We won a sweeping deal with a major state government agency, largely based upon a demo showcasing shortcuts. This had a huge impact on our sustainability as an early-stage bootstrapped company.

Process changes

As an early-stage, bootstrapped flat organization, short-term revenue potential was the team’s biggest motivator. It was hard to make the case for important product work unless a valuable RFP happened to request it.

This affected both our priorities and product quality. For example, while we designed shortcuts, we found that a valuable RFP that had automation as a requirement, and the team started evaluating solutions against the RFP rather than our research. They believed the request represented a broader market demand: if we fulfilled it, everyone would be happy… including our current customers.

After we shipped shortcuts, I knew we could disprove this with data, so I worked with our support lead to track every feature request in a Google Sheet.

Replica of DOBT's feature request spreadsheet.
  1. Customers. One per column, alongside their name and deal value. No sales prospects, only real users.
  2. Features. One per row. We listed their GitHub issue number, so colleagues could find resources and discussion around that feature if they were curious.
  3. Requests. Alongside the number of requests the customer had made, we linked to the original conversation in Front, our shared inbox. This gave us an organized database of primary sources to inform new design work.

After a few months, we accumulated a healthy backlog. Colleagues started to notice that sales prospects and RFPs asked to solve problems our customers didn’t think were important.
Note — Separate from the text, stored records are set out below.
[src/rtl/mips_ctrl_pkg.sv]
// Shared types and constants for the multicycle MIPS control sequencer.
//   state_t      : sequencer states
//   OP_*         : decoded instruction[31:26] encodings
//   ALUOP_*      : ALU operation class driven on alu_op
//   ctrl_t       : the eight datapath strobes produced by mips_ctrl_decode
//   is_known_op  : true for the opcodes this sequencer executes
package mips_ctrl_pkg;

  typedef enum logic [2:0] {
    IDLE,
    FETCH,
    DECODE,
    EXEC,
    MEM,
    WB,
    TRAP
  } state_t;

  localparam logic [5:0] OP_RTYPE = 6'h00;
  localparam logic [5:0] OP_LW    = 6'h23;
  localparam logic [5:0] OP_SW    = 6'h2B;
  localparam logic [5:0] OP_BEQ   = 6'h04;
  localparam logic [5:0] OP_ADDI  = 6'h08;

  localparam logic [1:0] ALUOP_ADD   = 2'b00;
  localparam logic [1:0] ALUOP_SUB   = 2'b01;
  localparam logic [1:0] ALUOP_FUNCT = 2'b10;

  typedef struct packed {
    logic       reg_write;
    logic       reg_dst;
    logic       mem_read;
    logic       mem_write;
    logic       alu_src;
    logic       mem_to_reg;  // 1 = ALU result, 0 = memory data
    logic       pc_src;
    logic [1:0] alu_op;
  } ctrl_t;

  function automatic logic is_known_op(input logic [5:0] op);
    logic known;
    case (op)
      OP_RTYPE, OP_LW, OP_SW, OP_BEQ, OP_ADDI: known = 1'b1;
      default:                                 known = 1'b0;
    endcase
    return known;
  endfunction

endpackage

[src/rtl/mips_ctrl_decode.sv]
// Combinational strobe decode for the multicycle MIPS sequencer.
//   state : current sequencer state
//   op    : opcode latched in DECODE
//   zero  : ALU zero flag (only meaningful in EXEC)
//   ctrl  : datapath strobes; all zero outside EXEC/MEM/WB
module mips_ctrl_decode
  import mips_ctrl_pkg::*;
(
  input  state_t     state,
  input  logic [5:0] op,
  input  logic       zero,
  output ctrl_t      ctrl
);

  always_comb begin
    ctrl = '0;
    case (state)
      EXEC: begin
        case (op)
          OP_RTYPE: ctrl.alu_op = ALUOP_FUNCT;
          OP_LW, OP_SW, OP_ADDI: begin
            ctrl.alu_src = 1'b1;
            ctrl.alu_op  = ALUOP_ADD;
          end
          OP_BEQ: begin
            ctrl.alu_op = ALUOP_SUB;
            ctrl.pc_src = zero;
          end
          default: ;
        endcase
      end
      MEM: begin
        ctrl.mem_read  = (op == OP_LW);
        ctrl.mem_write = (op == OP_SW);
      end
      WB: begin
        ctrl.reg_write = 1'b1;
        case (op)
          OP_RTYPE: begin
            ctrl.reg_dst    = 1'b1;
            ctrl.mem_to_reg = 1'b1;
          end
          OP_ADDI: ctrl.mem_to_reg = 1'b1;
          default: ;
        endcase
      end
      default: ;
    endcase
  end

endmodule

[src/rtl/mips_mc_ctrl.sv]
// Multicycle control sequencer for the single-issue MIPS datapath.
// Steps IDLE -> FETCH -> DECODE -> EXEC -> [MEM] -> [WB] and decodes the
// datapath strobes from the state and the opcode latched in DECODE.
//   clk, rst      : core clock; asynchronous active-low reset
//   run           : level, permits leaving IDLE / starting the next fetch
//   opcode, funct : instruction fields, captured in DECODE
//   zero          : ALU zero flag (EXEC), mem_ready : data memory done (MEM)
//   pc_write, ir_write, reg_write, reg_dst, mem_read, mem_write, alu_src,
//   mem_to_reg, pc_src, alu_op : datapath controls
//   instr_done    : pulse on the last state of every instruction
//   trap          : sticky illegal-opcode / memory-timeout flag
// Optional build macro MIPS_CTRL_PERF_EN adds cycle_cnt and instr_cnt.
module mips_mc_ctrl
  import mips_ctrl_pkg::*;
#(
  parameter int unsigned ALU_OP_W    = 2,
  parameter int unsigned MEM_TIMEOUT = 15
) (
  input  logic                clk,
  input  logic                rst,
  input  logic                run,
  input  logic [5:0]          opcode,
  input  logic [5:0]          funct,
  input  logic                zero,
  input  logic                mem_ready,
  output logic                pc_write,
  output logic                ir_write,
  output logic                reg_write,
  output logic                reg_dst,
  output logic                mem_read,
  output logic                mem_write,
  output logic                alu_src,
  output logic                mem_to_reg,
  output logic                pc_src,
  output logic [ALU_OP_W-1:0] alu_op,
  output logic                instr_done,
  output logic                trap
`ifdef MIPS_CTRL_PERF_EN
  ,
  output logic [31:0]         cycle_cnt,
  output logic [31:0]         instr_cnt
`endif
);

  localparam int unsigned      CNT_W     = $clog2(MEM_TIMEOUT + 1);
  localparam logic [CNT_W-1:0] WAIT_LAST = CNT_W'(MEM_TIMEOUT - 1);

  state_t           state_q, state_d;
  logic [5:0]       op_q;
  logic [5:0]       funct_q;
  logic [CNT_W-1:0] wait_q;
  ctrl_t            ctrl;
  state_t           after_done;

  // funct is held for the ALU-control stage; this block never consumes it.
  logic unused_funct;
  assign unused_funct = ^funct_q;

  mips_ctrl_decode u_decode (
    .state (state_q),
    .op    (op_q),
    .zero  (zero),
    .ctrl  (ctrl)
  );

  always_ff @(posedge clk or negedge rst) begin
    if (!rst) begin
      state_q <= IDLE;
      op_q    <= '0;
      funct_q <= '0;
      wait_q  <= '0;
    end else begin
      state_q <= state_d;
      if (state_q == DECODE) begin
        op_q    <= opcode;
        funct_q <= funct;
      end
      // On the final stalled cycle the counter reaches MEM_TIMEOUT on the
      // same edge that moves the FSM into TRAP.
      if (state_q == MEM) begin
        if (mem_ready) wait_q <= '0;
        else           wait_q <= wait_q + 1'b1;
      end
    end
  end

  always_comb begin
    after_done = run ? FETCH : IDLE;
    state_d    = state_q;
    case (state_q)
      IDLE:   if (run) state_d = FETCH;
      FETCH:  state_d = DECODE;
      DECODE: state_d = is_known_op(opcode) ? EXEC : TRAP;
      EXEC: begin
        case (op_q)
          OP_BEQ:       state_d = after_done;
          OP_LW, OP_SW: state_d = MEM;
          default:      state_d = WB;
        endcase
      end
      MEM: begin
        if (mem_ready)              state_d = (op_q == OP_LW) ? WB : after_done;
        else if (wait_q == WAIT_LAST) state_d = TRAP;
      end
      WB:     state_d = after_done;
      TRAP:   state_d = TRAP;
      default: state_d = IDLE;
    endcase
  end

  always_comb begin
    reg_write  = ctrl.reg_write;
    reg_dst    = ctrl.reg_dst;
    mem_read   = ctrl.mem_read;
    mem_write  = ctrl.mem_write;
    alu_src    = ctrl.alu_src;
    mem_to_reg = ctrl.mem_to_reg;
    pc_src     = ctrl.pc_src;
    alu_op     = ALU_OP_W'(ctrl.alu_op);
    ir_write   = (state_q == FETCH);
    pc_write   = (state_q == FETCH) ||
                 ((state_q == EXEC) && (op_q == OP_BEQ) && zero);
    instr_done = ((state_q == EXEC) && (op_q == OP_BEQ)) ||
                 ((state_q == MEM) && (op_q == OP_SW) && mem_ready) ||
                 (state_q == WB);
    trap       = (state_q == TRAP);
  end

`ifdef MIPS_CTRL_PERF_EN
  always_ff @(posedge clk or negedge rst) begin
    if (!rst) begin
      cycle_cnt <= '0;
      instr_cnt <= '0;
    end else begin
      if ((state_q != IDLE) && (state_q != TRAP)) cycle_cnt <= cycle_cnt + 32'd1;
      if (instr_done)                             instr_cnt <= instr_cnt + 32'd1;
    end
  end
`endif

endmodule

[config.mk]
export PLATFORM = sky130hd
export DESIGN_NAME = mips_mc_ctrl
export DESIGN_NICKNAME = d
export VERILOG_FILES = /design/src/rtl/mips_ctrl_pkg.sv /design/src/rtl/mips_ctrl_decode.sv /design/src/rtl/mips_mc_ctrl.sv
export SDC_FILE = /design/constraint.sdc
export NUM_CORES = 1
export LEC_CHECK = 0
export ABC_AREA = 1
export BUFFER_PORTS_ARGS = -buffer_cell sky130_fd_sc_hd__buf_2
export CAP_MARGIN = 20
export CORE_UTILIZATION = 41
export CTS_BUF_LIST = sky130_fd_sc_hd__clkbuf_16
export CTS_CLUSTER_SIZE = 24
export DETAILED_ROUTE_END_ITERATION = 16
export PLACE_DENSITY = 0.7
export SLEW_MARGIN = 30
export SYNTH_ARGS = -nofsm -noshare
export SYNTH_HDL_FRONTEND = slang
export SYNTH_SLANG_ARGS = --single-unit
[constraint.sdc]
create_clock -name clk -period 1.17 [get_ports clk]
set_input_delay 0.1755 -clock clk [delete_from_list [all_inputs] [get_ports clk]]
set_output_delay 0.1755 -clock clk [all_outputs]
set_load 0.005 [all_outputs]
==> flow_metrics.py, run 1 <==
metrics = {
    "outcome": {
        "status": "complete, but fails checks",
        "violations": "negative setup slack",
    },
    "synth": {
        "netlist_instances": 127,
        "synth_top_family_by_area": "simple AND/OR/NAND/NOR gates",
        "avgSynthCellArea_um2": 7.16,
        "ys_ff_latch": 13,
        "synthTopCellsByArea": "dfrtp_1 36%, nand2_1 12%, inv_1 7.0%",
        "synth_top_cell_by_area": "dfrtp_1",
        "synth_top_area_frac": 0.358,
        "synth_fp_nets": 146,
        "synth_compound_area_frac": 0.0798,
        "seq_area_frac_synth": 0.358,
        "synth_edf_count": 0,
        "synth_fa_ha_area_frac": 0.0275,
        "synth_cell_types": 23,
        "synth-simple-area-share": 0.432,
        "synth_ff_type": "dfrtp_1",
        "ys_warn_count": 0,
        "async_reset_ff_frac": 1.00,
        "syn_area_um2": 910,
        "synth.area.mux_share": 0,
        "synth_common_cells": "30 x nand2_1, 17 x inv_1, 17 x nor2_1",
        "synth-xor-area-share": 0,
        "synth.most_common_cell": "nand2_1",
    },
    "critical_path": {
        "critical_path_class": "register to primary output",
        "r2r_start": "op_q[1]",
        "rr_worst_depth": 8,
        "cpPeakStageDelay_ps": 400,
        "cp.required_ps": 990,
        "end_kind": "primary output",
        "timing.reg2reg.setup_slack_ps": -200,
        "r2r_end": "state_q[0]",
        "crit_fanout": 3,
        "path_cells": "nand2_1 > nor3_4 > nand2_1 > nor2_2 > nand2_1 > nand3_1 > buf_2",
        "cpMostUsedCell": "nand2_1",
        "cpMaxStageDelayCell": "dfrtp_1",
        "cp_data_arrival_time_ps": 1480,
        "startpoint_type": "register",
    },
    "timing": {
        "maxClockFrequency_mhz": 605,
        "hold_violations": 0,
        "setup-tns-final_ps": -5770,
        "skew_ps": 1.88,
        "setup_ws_ps": -482,
        "setup_viol": 26,
        "finalCriticalPeriod_ps": 1650,
        "rsz0062_at_grt": "true",
        "period_share": 1.41,
        "worstMarginPinSlew_ps": 321,
        "maxSlewHeadroom": 0.786,
        "final_max_slew_viol_count": 0,
    },
    "detailed_routing": {
        "drc": 0,
        "finalWirelength_um": 3370,
        "drtPass1Iterations": 4,
        "dr_total_vias": 1168,
        "antenna_left": 0,
        "avgRoutedWirePerCell_um": 15.3,
        "vias_per_cell": 5.31,
        "drt_iter0_markers": 33,
    },
    "placed_design": {
        "gp_congestion": 0.851,
        "io_buffers": 23,
        "dp_hpwl_um": 1740,
        "preCtsSetupSlack_ps": -196,
    },
    "worst_hold_path": {
        "holdPathEnd": "op_q[0]",
        "hold-path-cell-count": 3,
        "hp-start": "opcode[0]",
        "hold_class": "input pin to register",
    },
    "cts": {
        "cts-root-buf": "clkbuf_16",
        "clk_path_buf_depth": 2,
        "clk_pin_slew_worst_paths_ps": 50,
        "htree_levels": 1,
        "clock_sinks": 13,
        "clock_latency_ps": 240,
        "tritoncts": "done",
        "cts_made_buffers": 3,
    },
    "global_routing": {
        "grt_max_degree": 14,
        "grt-ovfl-total": 0,
        "grt_usage": 0.247,
        "grt_pass1_wl_um": 4630,
        "grt_pass1_vias": 1105,
        "antenna_found_initial": 0,
    },
    "die": {
        "core_um2": 2020,
        "die_w_um": 49.1,
        "dieArea_um2": 2410,
        "initial_core_util": 0.450,
        "std_cell_rows": 16,
        "io_pins": 30,
        "die_y_um": 49.1,
    },
    "cells_and_area": {
        "diodes": 0,
        "synthToLayoutAreaGrowth_pct": 84.3,
        "nets": 213,
        "drive_gt1_frac": 0.611,
    },
    "power": {
        "peakVddDrop_mv": 1.49,
        "power_density_nw_per_um2": 2550,
        "p_leak_nw": 0.876,
    },
    "job": {
        "drv_cap": 0,
    },
}
==> final cells by class <==
type	instances	area, um2
timing repair buffer	63	485
clock buffer	3	75.1
inverter	22	95.1
tap	27	33.8
clock inverter	1	3.75
sequential	13	330
fill	102	345
multi-input combinational	91	653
They began to realize conversations with buyers didn’t represent user needs.

The spreadsheet also got us to communicate more across disciplines. We started tagging prospects in our CRM with their feature requests. Now we could objectively compare what large agencies wanted and our users needed.

At first, I triaged each request myself and tagged the appropriate issues. But going forward, I wanted to help colleagues update the spreadsheet on their own. So I taught them how to clarify the root cause behind customer requests, by asking diligent follow-up questions and empathizing with the user’s core problem.

The company was small enough that we never scaled up this process during my tenure. But I’d still love the opportunity to do so! Maintaining a repository of customer knowledge helped the product team be more effective. Teaching skills like active listening helped the whole company be more humble.

Summary

Shortcuts embodies the way I love to work: highly collaborative, outcomes-focused, and equally focused on the organization’s ability to produce great work as the work itself.